Claro que está, idiota! censurou-se. Quase lhe bateu. Marya. Meu anjo. Quase lhe deu uma bofetada. Como suporta estar na mesma sala contigo?

— Marya — disse ele, com a voz embargada — Eu... eu lamento profundamente. Sabe que nunca quis...

— Mas tencionava — disse Marya — O unicórnio te deteve.

Os ombros de Daniel baixaram. Ela tinha razão. Estava furioso e levantara-lhe a mão. Ele queria acreditar que nunca lhe teria batido, que teria se controlado. Mas não sabia ao certo.

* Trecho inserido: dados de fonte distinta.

File: src/rtl/multicycle_control.sv
// Multi-cycle RV32I control FSM: sequences fetch/decode/execute/memory/writeback and
// drives datapath selects, register enables and the memory handshake.
module multicycle_control
    import rv32i_pkg::*;
#(
    parameter bit TRAP_ON_ILLEGAL = 1'b1
) (
    input  logic                 clk,
    input  logic                 rst_n,
    input  logic [6:0]           opcode,
    input  logic                 Zero,
    multicycle_control_if.master mem,
    output logic                 IRWrite,
    output logic                 PCWrite,
    output logic                 PCWriteCond,
    output logic [1:0]           PCSource,
    output logic [1:0]           ALUOp,
    output logic [1:0]           ALUSrcA,
    output logic [1:0]           ALUSrcB,
    output logic [1:0]           MemtoReg,
    output logic                 RegWrite,
    output logic                 trap,
    output logic [3:0]           state_o
);

    state_t state_q;
    state_t state_d;

    // Zero qualifies PCWriteCond inside the datapath; the controller never needs it.
    logic unused_zero;
    assign unused_zero = Zero;

    always_ff @(posedge clk or negedge rst_n) begin
        if (!rst_n) begin
            state_q <= S_FETCH;
        end else begin
            state_q <= state_d;
        end
    end

    always_comb begin
        state_d      = state_q;
        mem.mem_req  = 1'b0;
        mem.IorD     = 1'b0;
        mem.MemRead  = 1'b0;
        mem.MemWrite = 1'b0;
        IRWrite      = 1'b0;
        PCWrite      = 1'b0;
        PCWriteCond  = 1'b0;
        PCSource     = PCSRC_ALU;
        ALUOp        = ALUOP_ADD;
        ALUSrcA      = SRCA_PC;
        ALUSrcB      = SRCB_RS2;
        MemtoReg     = WB_ALUOUT;
        RegWrite     = 1'b0;
        trap         = 1'b0;

        case (state_q)
            S_FETCH: begin
                mem.mem_req = 1'b1;
                mem.MemRead = 1'b1;
                ALUSrcB     = SRCB_FOUR;
                IRWrite     = mem.mem_ready;
                PCWrite     = mem.mem_ready;
                if (mem.mem_ready) state_d = S_DECODE;
            end
            S_DECODE: begin
                ALUSrcA = SRCA_OLDPC;
                ALUSrcB = SRCB_IMM;
                if (is_mem_op(opcode))      state_d = S_MEMADR;
                else if (opcode == OP_R)    state_d = S_EXEC;
                else if (opcode == OP_I)    state_d = S_EXECI;
                else if (opcode == OP_BEQ)  state_d = S_BRANCH;
                else if (opcode == OP_JAL)  state_d = S_JAL;
                else                        state_d = TRAP_ON_ILLEGAL ? S_TRAP : S_FETCH;
            end
            S_MEMADR: begin
                ALUSrcA = SRCA_RS1;
                ALUSrcB = SRCB_IMM;
                state_d = (opcode == OP_SW) ? S_MEMWR : S_MEMRD;
            end
            S_MEMRD: begin
                mem.mem_req = 1'b1;
                mem.MemRead = 1'b1;
                mem.IorD    = 1'b1;
                if (mem.mem_ready) state_d = S_MEMWB;
            end
            S_MEMWB: begin
                RegWrite = 1'b1;
                MemtoReg = WB_MDR;
                state_d  = S_FETCH;
            end
            S_MEMWR: begin
                mem.mem_req  = 1'b1;
                mem.MemWrite = 1'b1;
                mem.IorD     = 1'b1;
                if (mem.mem_ready) state_d = S_FETCH;
            end
            S_EXEC: begin
                ALUSrcA = SRCA_RS1;
                ALUSrcB = SRCB_RS2;
                ALUOp   = ALUOP_RFUNCT;
                state_d = S_ALUWB;
            end
            S_EXECI: begin
                ALUSrcA = SRCA_RS1;
                ALUSrcB = SRCB_IMM;
                ALUOp   = ALUOP_IFUNCT;
                state_d = S_ALUWB;
            end
            S_ALUWB: begin
                RegWrite = 1'b1;
                state_d  = S_FETCH;
            end
            S_BRANCH: begin
                ALUSrcA     = SRCA_RS1;
                ALUSrcB     = SRCB_RS2;
                ALUOp       = ALUOP_SUB;
                PCWriteCond = 1'b1;
                PCSource    = PCSRC_ALUOUT;
                state_d     = S_FETCH;
            end
            S_JAL: begin
                RegWrite = 1'b1;
                MemtoReg = WB_PC;
                PCWrite  = 1'b1;
                PCSource = PCSRC_ALUOUT;
                state_d  = S_FETCH;
            end
            S_TRAP: begin
                trap = 1'b1;
            end
            default: begin
                state_d = S_FETCH;
            end
        endcase

        // Outputs are forced low while reset is held so an in-flight access is dropped at once.
        if (!rst_n) begin
            mem.mem_req  = 1'b0;
            mem.IorD     = 1'b0;
            mem.MemRead  = 1'b0;
            mem.MemWrite = 1'b0;
            IRWrite      = 1'b0;
            PCWrite      = 1'b0;
            PCWriteCond  = 1'b0;
            PCSource     = PCSRC_ALU;
            ALUOp        = ALUOP_ADD;
            ALUSrcA      = SRCA_PC;
            ALUSrcB      = SRCB_RS2;
            MemtoReg     = WB_ALUOUT;
            RegWrite     = 1'b0;
            trap         = 1'b0;
        end
    end

    assign state_o = state_q;

endmodule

— Naquele momento, sabe que não era realmente eu — disse ele, com os olhos ainda fixos no chão.

— Eu sei — replicou Marya, tristemente — Mas ainda não está tudo bem.

Daniel sentiu um aperto no coração. Desta vez estragara tudo, sem dúvida. Ela nunca lhe perdoaria. Como podia, quando não era capaz de se perdoar a si mesmo? Tinha de ir embora, manter-se longe dela. Até conseguir ser bom, bom mesmo.

— Talvez... talvez possa voltar para o País Livre agora — sugeriu Marya, calmamente.

Daniel encolheu os ombros. Não ousava falar. Encaminhou-se para a porta, arrastando os pés. Quando a abriu, ouviu Marya dizer:

— Adeus, Daniel.

Sem se virar, sem olhar para ela, respondeu:

— Adeus — e transpôs a porta.

Marya viu-o partir. Sabia que estava arrependido; sabia que estava triste. Ela também estava triste, mas não significava que pudesse tentar bater-lhe, nem sequer tentar. A cólera era perigosa.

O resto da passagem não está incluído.